Roland – R-05 | WAVE/MP3 Recorder
https://www.roland.com/jp/products/R-05/

参考:
録音ブーム – 読書ナリ
https://dokusho.nary.cc/2020/04/20/fun-of-audio-recording/

Roland R-05 はコンパクトだし高音質だし、普通に録音するにはほとんど問題がないんだが、複数トラックでの録音ができない。そこで今回、複数トラックの録音ができる Zoom H5 を入手した。

H5 | ZOOM
https://zoomcorp.com/ja/jp/handheld-recorders/handheld-recorders/h5/

もう、お手軽な録音機というよりも、プロ向けの機材といった感じだ。

商品を手にする前から想像していたが、大きいです。大きくて仰々しいので、セミナー等での録音は今まで通り Roland R-05 を使うことになりそう。

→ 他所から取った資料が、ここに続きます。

`config.mk`:
```
export PLATFORM = sky130hd
export DESIGN_NAME = gpx_ctrl
export DESIGN_NICKNAME = d
export VERILOG_FILES = /design/src/rtl/gpx_pkg.sv /design/src/rtl/gpx_sync.sv /design/src/rtl/gpx_regs.sv /design/src/rtl/gpx_pin.sv /design/src/rtl/gpx_ctrl.sv
export SDC_FILE = /design/constraint.sdc
export NUM_CORES = 1
export LEC_CHECK = 0
export BUFFER_PORTS_ARGS = -buffer_cell sky130_fd_sc_hd__clkbuf_2
export CORE_UTILIZATION = 40
export CTS_CLUSTER_SIZE = 10
export DETAILED_ROUTE_END_ITERATION = 6
export GPL_ROUTABILITY_DRIVEN = 0
export MAX_ROUTING_LAYER = met4
export PLACE_DENSITY = 0.74
export SYNTH_ARGS = -nofsm -noshare
export SYNTH_HDL_FRONTEND = slang
export SYNTH_SLANG_ARGS = --single-unit
```
`constraint.sdc`:
```
create_clock -name clk -period 1.2 [get_ports clk]
set_input_delay 0.24 -clock clk [delete_from_list [all_inputs] [get_ports clk]]
set_output_delay 0.24 -clock clk [all_outputs]
set_load 0.02 [all_outputs]
```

単3アルカリ電池2本で 15 時間以上バッテリーが持つと公式には書かれているが、電池残量の表示はすぐに減る気がする。しかし試してみるとフル充電で6時間の連続録音ができた(それ以上の時間は試していない)。私が参加するセミナーは長くて5時間程度なので十分バッテリーは持ちそうだ。なお、6時間 12 分録音して、ファイルサイズは 1.99GB だった(WAV 44.1/16、XY マイクのみ)。

トラックを分ける MULTI FILE MODE だと wav でしか保存できない。全トラックを1つのファイルにする STEREO FILE MODE では mp3 として録音できるのに。長時間録音だとファイルサイズが大きくなる。まあ、SD/SDHC カードが 32GB まで対応しているので録音自体は大丈夫だけど。

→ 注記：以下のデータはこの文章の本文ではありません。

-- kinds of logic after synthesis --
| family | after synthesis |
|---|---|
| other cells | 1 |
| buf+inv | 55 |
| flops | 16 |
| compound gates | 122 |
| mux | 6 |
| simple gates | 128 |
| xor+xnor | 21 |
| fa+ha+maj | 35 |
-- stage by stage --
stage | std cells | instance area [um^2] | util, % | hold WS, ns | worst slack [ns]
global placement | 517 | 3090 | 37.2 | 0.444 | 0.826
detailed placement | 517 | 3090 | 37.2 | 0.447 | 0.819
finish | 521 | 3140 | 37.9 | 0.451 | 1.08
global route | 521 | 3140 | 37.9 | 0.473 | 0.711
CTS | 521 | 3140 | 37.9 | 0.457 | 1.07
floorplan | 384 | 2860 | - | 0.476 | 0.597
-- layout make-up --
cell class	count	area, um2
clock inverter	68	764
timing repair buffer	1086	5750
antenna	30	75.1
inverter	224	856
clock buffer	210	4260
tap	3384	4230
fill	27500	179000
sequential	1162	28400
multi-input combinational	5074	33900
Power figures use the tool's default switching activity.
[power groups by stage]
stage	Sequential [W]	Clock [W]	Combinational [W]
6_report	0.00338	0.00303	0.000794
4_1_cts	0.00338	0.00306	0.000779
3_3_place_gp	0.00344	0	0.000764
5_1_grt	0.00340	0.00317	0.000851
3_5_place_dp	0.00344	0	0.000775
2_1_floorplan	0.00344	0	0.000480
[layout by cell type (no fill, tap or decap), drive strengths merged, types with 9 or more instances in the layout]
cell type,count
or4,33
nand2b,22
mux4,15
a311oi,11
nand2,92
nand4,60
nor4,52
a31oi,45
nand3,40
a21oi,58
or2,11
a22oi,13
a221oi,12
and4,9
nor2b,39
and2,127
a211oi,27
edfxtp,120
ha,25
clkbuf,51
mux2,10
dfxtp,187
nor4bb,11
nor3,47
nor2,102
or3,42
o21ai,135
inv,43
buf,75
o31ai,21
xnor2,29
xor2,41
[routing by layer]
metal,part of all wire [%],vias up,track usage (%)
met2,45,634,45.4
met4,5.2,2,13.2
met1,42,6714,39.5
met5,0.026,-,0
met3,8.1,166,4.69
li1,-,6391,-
$ cat src/rtl/cpu_rf_pkg.sv
package cpu_rf_pkg;

    localparam int RF_DATA_W  = 16;
    localparam int RF_ENTRIES = 16;
    localparam int RF_IDX_W   = $clog2(RF_ENTRIES);

    typedef logic [RF_DATA_W-1:0] rf_word_t;
    typedef logic [RF_IDX_W-1:0]  rf_idx_t;

    typedef enum logic [1:0] {
        SLOT_STORED = 2'd0,
        SLOT_ZERO   = 2'd1,
        SLOT_ONES   = 2'd2
    } slot_kind_e;

    localparam rf_idx_t IDX_AT      = 4'd0;
    localparam rf_idx_t IDX_ZERO    = 4'd1;
    localparam rf_idx_t IDX_ONES    = 4'd2;
    localparam rf_idx_t IDX_PRES_LO = 4'd3;
    localparam rf_idx_t IDX_PRES_HI = 4'd9;
    localparam rf_idx_t IDX_SCR_LO  = 4'd10;
    localparam rf_idx_t IDX_SCR_HI  = 4'd13;
    localparam rf_idx_t IDX_SP      = 4'd14;
    localparam rf_idx_t IDX_IP      = 4'd15;

    // Kind of storage behind each index
    function automatic slot_kind_e slot_kind(int unsigned i);
        if (i == int'(IDX_ZERO)) return SLOT_ZERO;
        if (i == int'(IDX_ONES)) return SLOT_ONES;
        if (i == int'(IDX_AT)) return SLOT_STORED;
        if (i >= int'(IDX_PRES_LO) && i <= int'(IDX_PRES_HI)) return SLOT_STORED;
        if (i >= int'(IDX_SCR_LO) && i <= int'(IDX_SCR_HI)) return SLOT_STORED;
        return SLOT_STORED; // stack and instruction pointers
    endfunction

    function automatic rf_word_t const_value(slot_kind_e k);
        return (k == SLOT_ONES) ? {RF_DATA_W{1'b1}} : {RF_DATA_W{1'b0}};
    endfunction

endpackage

$ cat src/rtl/rf_wr_decode.sv
module rf_wr_decode
    import cpu_rf_pkg::*;
#(
    parameter int N  = RF_ENTRIES,
    parameter int IW = RF_IDX_W
) (
    input  logic          en,
    input  logic [IW-1:0] idx,
    output logic [N-1:0]  we_vec
);
    for (genvar i = 0; i < N; i++) begin : g_dec
        if (slot_kind(i) == SLOT_STORED) begin : g_wr
            assign we_vec[i] = en && (idx == IW'(i));
        end else begin : g_ro
            assign we_vec[i] = 1'b0;
        end
    end
endmodule

$ cat src/rtl/rf_cell.sv
module rf_cell #(
    parameter int W = cpu_rf_pkg::RF_DATA_W
) (
    input  logic         clk,
    input  logic         rst,
    input  logic         we,
    input  logic         inc,
    input  logic [W-1:0] d,
    output logic [W-1:0] q
);
    always_ff @(posedge clk) begin
        if (rst)      q <= '0;
        else if (we)  q <= d;
        else if (inc) q <= q + W'(1);
    end
endmodule

$ cat src/rtl/rf_read_mux.sv
module rf_read_mux #(
    parameter int W  = cpu_rf_pkg::RF_DATA_W,
    parameter int N  = cpu_rf_pkg::RF_ENTRIES,
    parameter int IW = cpu_rf_pkg::RF_IDX_W
) (
    input  logic [N-1:0][W-1:0] words,
    input  logic [IW-1:0]       idx,
    output logic [W-1:0]        data
);
    always_comb data = words[idx];
endmodule

$ cat src/rtl/cpu_regfile.sv
module cpu_regfile
    import cpu_rf_pkg::*;
(
    input  logic                 clk,
    input  logic                 rst,
    input  logic                 wr_en,
    input  logic [RF_IDX_W-1:0]  wr_idx,
    input  logic [RF_DATA_W-1:0] wr_data,
    input  logic                 ip_inc,
    input  logic [RF_IDX_W-1:0]  rd_a_idx,
    output logic [RF_DATA_W-1:0] rd_a_data,
    input  logic [RF_IDX_W-1:0]  rd_b_idx,
    output logic [RF_DATA_W-1:0] rd_b_data,
    output logic [RF_DATA_W-1:0] ip_out,
    output logic [RF_DATA_W-1:0] sp_out
);
    logic [RF_ENTRIES-1:0]                we_vec;
    logic [RF_ENTRIES-1:0][RF_DATA_W-1:0] words;

    rf_wr_decode #(.N(RF_ENTRIES), .IW(RF_IDX_W)) u_dec (
        .en(wr_en), .idx(wr_idx), .we_vec(we_vec)
    );

    for (genvar i = 0; i < RF_ENTRIES; i++) begin : g_slot
        localparam slot_kind_e KIND = slot_kind(i);
        if (KIND == SLOT_STORED) begin : g_store
            logic inc_i;
            if (i == int'(IDX_IP)) begin : g_ip
                assign inc_i = ip_inc;
            end else begin : g_plain
                assign inc_i = 1'b0;
            end
            rf_cell #(.W(RF_DATA_W)) u_cell (
                .clk(clk), .rst(rst), .we(we_vec[i]), .inc(inc_i),
                .d(wr_data), .q(words[i])
            );
        end else begin : g_const
            assign words[i] = const_value(KIND);
        end
    end

    rf_read_mux #(.W(RF_DATA_W), .N(RF_ENTRIES), .IW(RF_IDX_W)) u_rd_a (
        .words(words), .idx(rd_a_idx), .data(rd_a_data)
    );
    rf_read_mux #(.W(RF_DATA_W), .N(RF_ENTRIES), .IW(RF_IDX_W)) u_rd_b (
        .words(words), .idx(rd_b_idx), .data(rd_b_data)
    );

    assign ip_out = words[IDX_IP];
    assign sp_out = words[IDX_SP];
endmodule

$ cat config.mk
export PLATFORM = sky130hd
export DESIGN_NAME = cpu_regfile
export DESIGN_NICKNAME = d
export VERILOG_FILES = /design/src/rtl/cpu_rf_pkg.sv /design/src/rtl/rf_wr_decode.sv /design/src/rtl/rf_cell.sv /design/src/rtl/rf_read_mux.sv /design/src/rtl/cpu_regfile.sv
export SDC_FILE = /design/constraint.sdc
export NUM_CORES = 1
export LEC_CHECK = 0
export BUFFER_PORTS_ARGS = -buffer_cell sky130_fd_sc_hd__buf_4
export CAP_MARGIN = 10
export CORE_ASPECT_RATIO = 1.4
export CORE_MARGIN = 10
export CORE_UTILIZATION = 56
export DETAILED_ROUTE_END_ITERATION = 16
export GPL_TIMING_DRIVEN = 0
export PLACE_DENSITY = 0.82
export SYNTH_ARGS = -nofsm -noshare
export SYNTH_HDL_FRONTEND = slang
export SYNTH_SLANG_ARGS = --single-unit
$ cat constraint.sdc
create_clock -name clk -period 2.35 [get_ports clk]
set_clock_uncertainty 0.15 [all_clocks]
set_input_delay 0.1175 -clock clk [delete_from_list [all_inputs] [get_ports clk]]
set_output_delay 0.1175 -clock clk [all_outputs]
set_load 0.02 [all_outputs]
; ---- After elaboration in Yosys (flattened, before gate mapping)
; Cells that the tools add are included.
[word_totals]
wordCells = 52
input_bits = 32
regBits = 224
[classes]
reduce_logical = 16
n_lt_le_gt_ge = 2
addsub = 1
eq_ne = 13
n_mux = 6
[ops]
columns = op, n
row1 = binary-select mux 16 bit (select 4 bit), 2
row2 = two-way mux 16 bit, 4
row3 = equality test 4 bit (second input constant), 8
row4 = adder 16 x 1 -> 16 bit (second input constant), 1
row5 = equality test 4 x 3 -> 1 bit (second input constant), 4
row6 = logical AND 1 bit, 14
row7 = less-than comparator 4 x 5 -> 1 bit (second input constant), 2
row8 = equality test 4 x 2 -> 1 bit (second input constant), 1
row9 = zero test 4 bit, 1
row10 = nonzero test 2 bit, 1

; ---- Longest topological paths before layout
[depth]
depth_word = 3
mapped_depth = 6

; ---- Cells and area by module
; From an unflattened synthesis, not the netlist that was laid out.
[hier_totals]
cells_unflattened = 1868
hier_area_um2 = 17785.8
[modules_own_cells]
columns = mod, area_per_inst_um2, instances, cells_per_inst, seq_area_each_um2
row1 = rf_cell, 984.7, 14, 112, 320.3
row2 = rf_read_mux, 1933.1, 2, 137, 0.0
row3 = rf_wr_decode, 126.4, 1, 24, 0.0
row4 = cpu_regfile, 7.5, 1, 2, 0.0

; ---- Least setup slack after synthesis
; OpenSTA, ideal clock, no wires.
[synth_timing]
path_type = reg-to-reg
startpoint = register g_slot[15].g_store.u_cell.q[0]
endpoint = register g_slot[15].g_store.u_cell.q[12]
setup_slack_ps = 553
t_arrival_ps = 1568
n_path_buf = 0
setup_ps = 79
t_required_ps = 2121
path_stages_with_launch = 6
cell_sequence = dfxtp_1 -> ha_1 -> nand4_4 -> nor4_2 -> xnor2_1 -> a211oi_2
[synth_via]
elab_chain_len = 3
[synth_rtl]
columns = item, line_no
row1 = start: declaration, rf_cell.sv:9  ; output logic [W-1:0] q
row2 = start signal: assignment, rf_cell.sv:14  ; else if (inc) q <= q + W'(1);
row3 = adder 16 x 1 -> 16 bit, rf_cell.sv:14
row4 = two-way mux 16 bit, rf_cell.sv:14
row5 = two-way mux 16 bit, rf_cell.sv:13  ; else if (we) q <= d;
; No other way between the ends. The select of a mux whose other input is x is not followed.
; A chain may end at the register's enable or synchronous reset.

; ---- Worst setup path in the final report
[layout_timing]
startpoint = input rd_b_idx[3]
endpoint = output rd_b_data[4]
[layout_via]
elab_chain_len = 2
[layout_rtl]
columns = item, line_no
row1 = start: declaration, cpu_regfile.sv:12  ; input logic [RF_IDX_W-1:0] rd_b_idx,
row2 = binary-select mux 16 bit (select 4 bit), rf_read_mux.sv:10  ; always_comb data = words[idx];
row3 = two-way mux 16 bit (not written as such), rf_read_mux.sv:10
row4 = end: declaration, cpu_regfile.sv:13  ; output logic [RF_DATA_W-1:0] rd_b_data,
; No other way between the ends. The select of a mux whose other input is x is not followed.

==> summary.txt <==
Logic synthesis
  – Top cell type's share of synthesized area: 38.3%
  – Synth Flop Type: dfxtp_1
  – Yosys reg bits: 224
  – Synth Cell Area: 11700 um2
  – Syn. warnings: 0
  – Yosys cell types: 35
  – Asr flop ratio synth: 0%
  – Top-count cell post-synth: nand2_1
  – Synth area leader: dfxtp_1
  – Syn Nets: 1410
  – Synth cell count leaders: nand2_1 (466), dfxtp_1 (224), a21oi_1 (208)
  – Avg Inst Size Synth: 8.50 um2
  – Seq/Total Area, Yosys: 38.3%
  – Top post-synthesis cells by area: dfxtp_1 (38%), mux4_2 (18%), nand2_1 (15%)
  – Cells after Synth: 1377
  – Post-synth EDFFs: 0

STA
  – Period utilization: 98.8%
  – Unrepaired setup endpoints after global routing: no
  – Final hold vios: 0
  – Setup TNS: 0 ps
  – Final setup fails: 0
  – Worst-Margin Slew: 830 ps
  – Fmax: 431 MHz
  – Slew Limit Fails: 0
  – Slew headroom: 44.6%
  – Fin crit period: 2320 ps

CTS
  – Clk_lat worst skew: 520 ps
  – Root buf cell: clkbuf_16
  – Clock slew at reported path FFs: 60 ps
  – H-tree depth: 1
  – CTS tree: done
  – Post-CTS setup buffer count: 0
  – CTS buffer count: 21
  – Clock buffer depth: 3
  – Clock Sinks: 224

Layout
  – Antenna cell count: 0
  – Largest register FFs: 224
  – Layout Utilization: 65.9%
  – Multi-input combinational cell area: 6630 um2
  – Biggest regs: g_slot.g_store.u_cell.q: 224 flops
  – Register area: 4480 um2
  – Nets: 1539
  – Layout Cell Area excl Fill: 13500 um2
  – Biggest register: g_slot.g_store.u_cell.q
  – Area grow syn2layout: 15.7%
  – Layout cells sized above 1: 18.9%
  – Fill cell count: 1626
  – Fin cells: 1776

Floorplan
  – Core area: 20600 um2
  – Row count: 62
  – IO Count: 96
  – Die height: 191 um
  – DIE AREA: 27200 um2
  – Initial Utilization: 56.9%
  – Die Span X: 142 um

Place
  – Post-Place Cells: 1721
  – Routability Congestion: 0.951
  – DP Area: 12700 um2
  – HPWL after detailed placement: 30700 um
  – PortBufs: 88

Routing
  – Router iterations before antenna repair: 5
  – Via density per instance: 6.33
  – Via Count: 11200
  – Drt wl/cell: 22.3 um
  – WL final: 39600 um
  – Number of DRC markers in iteration 0: 1219
  – Final ANT Viol Nets: 0
  – Number of remaining DRC errors: 0

Power
  – Pwr dens: 615 nW/um2
  – P_int: 0.00607 W
  – Switching part of the total: 27.1%
  – Clock power frac: 40.3%
  – Max rail drop VDD: 511 uV
  – Combinational share of power: 12.8%
  – Sequential Power Share: 46.9%
  – Leak: 4.55 nW
  – Sw Pwr: 0.00226 W

Setup path
  – Critical R2R Launch: g_slot[15].g_store.u_cell.q[3]$_SDFFE_PP0P_
  – R2r worst-path depth: 4
  – Crit path DAT: 2050 ps
  – Critical Path Sink Type: output pin
  – CP Class: in2out
  – Capturing point of the worst reg2reg path: g_slot[15].g_store.u_cell.q[15]$_SDFFE_PP0P_
  – Critical Path End: rd_b_data[4]
  – Flop-to-flop setup slack: 380 ps
  – Worst path required time: 2080 ps
  – Maximum fanout along the worst path: 10
  – CP Launch Point: rd_b_idx[3]
  – Startpoint Class: input port

GRT
  – Vias in the first global route: 11600
  – Initial antenna violation count: 0
  – Gr usage total: 28.3%
  – Global-route wire length before repair: 61200 um
  – Total gr overflow: 0
  – Pin count of the biggest net entering global routing: 16

Outcome
  – Outcome: completed

Hold path
  – HP Class: in2reg

Run
  – Max cap viols: 0
-- power groups by stage --
stage          sequential (W)  combinational (W)  clock (W)
6_report              0.00391            0.00107    0.00335
5_1_grt               0.00391            0.00112    0.00348
4_1_cts               0.00391            0.00104    0.00333
3_5_place_dp          0.00399            0.00101          0
3_3_place_gp          0.00399           0.000997          0
2_1_floorplan         0.00399           0.000610          0
-- logic make-up after synthesis --
logic type,count (synthesis),share of synthesized area [%]
AO/OA/AOI/OAI,320,15.9
XOR/XNOR,15,1.12
adder cells (fa/ha/maj),1,0.107
buffers and inverters,124,5.07
flip-flops,224,38.3
multiplexers,97,18.6
AND/OR/NAND/NOR,596,20.9
-- critical path, stage by stage --
cell      delay, ps
clkbuf_1        510
nand2_1         440
clkbuf_1        370
o22ai_1         340
nor2_1          100
buf_4           170
-- repair_timing --
| item | 4_1_cts | 5_1_grt |
|---|---|---|
| hold endpoints to repair | 64 | 0 |
| resized for setup | 0 | 5 |
| hold buffers | 18 | 0 |
| setup endpoints to repair | 0 | 3 |
-- placed cells by master (no fill, tap or decap), types with 12 or more instances in the layout --
| cell | n |
|---|---|
| nand2_1 | 466 |
| dfxtp_1 | 224 |
| a21oi_1 | 208 |
| buf_4 | 100 |
| mux4_2 | 96 |
| nor2_1 | 85 |
| clkbuf_1 | 76 |
| a211oi_1 | 75 |
| o22ai_1 | 32 |
| buf_2 | 26 |
| clkbuf_16 | 21 |
| dlygate4sd3_1 | 18 |
| xnor2_1 | 12 |
-- per-layer routing --
metal | global-route usage [%] | vias to the layer above | part of all wire (%)
met5 | 0 | - | 0
met2 | 50.1 | 669 | 51
met4 | 20.5 | 0 | 6.8
li1 | - | 5076 | -
met1 | 29.9 | 5300 | 34
met3 | 3.85 | 195 | 7.7
-- cell type report --
type	count	share of cell area, %
Tap cell	256	2.37
Multi-Input combinational cell	1029	49.0
Sequential cell	224	33.1
Inverter	2	0.0555
Buffer	122	4.34
Clock buffer	31	4.60
Clock inverter	6	0.314
Timing Repair Buffer	106	6.21
-- metrics by stage --
stage	setup slack, ps	hold WS (ps)	power [W]
2_1_floorplan	553	103	0.00460
3_3_place_gp	141	252	0.00498
3_5_place_dp	101	261	0.00500
4_1_cts	82.9	22.2	0.00828
5_1_grt	1.97	50.7	0.00851
6_report	28.0	24.8	0.00833
-- worst min-delay path by stage --
stage | startpoint | cells past startpoint | endpoint | slack, ps
6_report | wr_idx[3] | 5 | g_slot[12].g_store.u_cell.q[1]$_SDFFE_PP0P_ | 20
5_1_grt | wr_idx[3] | 5 | g_slot[13].g_store.u_cell.q[3]$_SDFFE_PP0P_ | 50
4_1_cts | wr_idx[3] | 5 | g_slot[12].g_store.u_cell.q[1]$_SDFFE_PP0P_ | 20
3_5_place_dp | wr_data[13] | 3 | g_slot[13].g_store.u_cell.q[13]$_SDFFE_PP0P_ | 260
3_3_place_gp | wr_data[14] | 3 | g_slot[14].g_store.u_cell.q[14]$_SDFFE_PP0P_ | 250
2_1_floorplan | wr_data[0] | 2 | g_slot[13].g_store.u_cell.q[0]$_SDFFE_PP0P_ | 100
Power figures use the tool's default switching activity.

セミナーで使いづらい理由は大きさ以外にも、録音中のランプが消せないことが挙げられる。録音中のインジケーターランプと、入力ソースを示すランプが常時点灯し消せないようになっている。ひっそりと録音するのが難しい。画面のバックライトは消せるが、バックライトなしだと見えにくい。この点、Roland R-05 はすべてライトを消せるし画面も見やすい。

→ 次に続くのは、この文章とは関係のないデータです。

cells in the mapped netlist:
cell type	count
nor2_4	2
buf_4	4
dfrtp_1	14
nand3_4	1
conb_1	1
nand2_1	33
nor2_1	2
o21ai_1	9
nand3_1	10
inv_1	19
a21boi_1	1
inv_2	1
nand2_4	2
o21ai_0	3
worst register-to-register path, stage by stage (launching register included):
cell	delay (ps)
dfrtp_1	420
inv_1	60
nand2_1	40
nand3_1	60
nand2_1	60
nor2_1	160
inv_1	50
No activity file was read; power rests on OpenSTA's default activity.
### config.mk
export PLATFORM = sky130hd
export DESIGN_NAME = cmwd_top
export DESIGN_NICKNAME = d
export VERILOG_FILES = /design/src/rtl/cmwd_pkg.sv /design/src/rtl/cmwd_lock.sv /design/src/rtl/cmwd_counter.sv /design/src/rtl/cmwd_events.sv /design/src/rtl/cmwd_top.sv
export SDC_FILE = /design/constraint.sdc
export NUM_CORES = 1
export LEC_CHECK = 0
export ABC_CLOCK_PERIOD_IN_PS = 3500
export BUFFER_PORTS_ARGS = -buffer_cell sky130_fd_sc_hd__buf_2
export CAP_MARGIN = 10
export CORE_AREA = 8 8 94 96
export DETAILED_ROUTE_END_ITERATION = 8
export DIE_AREA = 0 0 102 104
export PLACE_DENSITY = 0.7
export SYNTH_ARGS = -nofsm -noshare
export SYNTH_HDL_FRONTEND = slang
export SYNTH_SLANG_ARGS = --single-unit
export TNS_END_PERCENT = 1
### constraint.sdc
create_clock -name clk -period 3.5 [get_ports clk]
set_clock_uncertainty 0.1 [all_clocks]
set_input_delay 0.7 -clock clk [delete_from_list [all_inputs] [get_ports clk]]
set_output_delay 0.7 -clock clk [all_outputs]
set_load 0.01 [all_outputs]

Roland R-05 は起動時間が8秒ほど掛かり、遅さがデメリットだったが、Zoom H5 はもっと遅い。10 秒ほどだ。その後入力ソースを選択して録音開始ボタンを押すとなると、トータルで録音開始まで早くて 10 数秒掛かる。高性能の録音機というは高速起動は難しいのかな。

参考:
Roland R-05 の起動時間計測 – 読書ナリ
https://dokusho.nary.cc/2020/04/21/roland-r05-startup-time/

そして肝心の iPad での Zoom での録音はまたひと手間必要だ。XY マイクで自分の声を録音し、同時にライン入力で iPad からの相手の音声を録音しようと考えていた。しかし、XY マイク横のライン入力の録音は、XY マイクでの録音と同時には使用できないのだ。これはマニュアルには分かりやすく書かれていないし、ネットでも情報がなかった。購入前にサポートに問い合わせたが返事はなし。えいやと買ってみたら案の定同時録音はできなかった。

ではどうするかというと、ライン入力は XLR/TRS コンボ入力の方を使えばいい。XLR/TRS コンボ入力と XY マイクの同時録音はできる。となると、オーディオミニプラグと XLR/TRS コンボ入力端子の変換ケーブルが必要になる・・・。仕方ないので別途購入した。

これで無事に複数トラック録音ができるようになった。録音中は物理的なツマミで入力レベルを調整できるのが使いやすい。

なお、XY マイクとライン入力の同時録音ができないこと以外にもマニュアルには載っていない仕様があった。それは、入力ソースを録音中に変更できないということだ。録音中に入力ソースを追加したり減らしたりはできない。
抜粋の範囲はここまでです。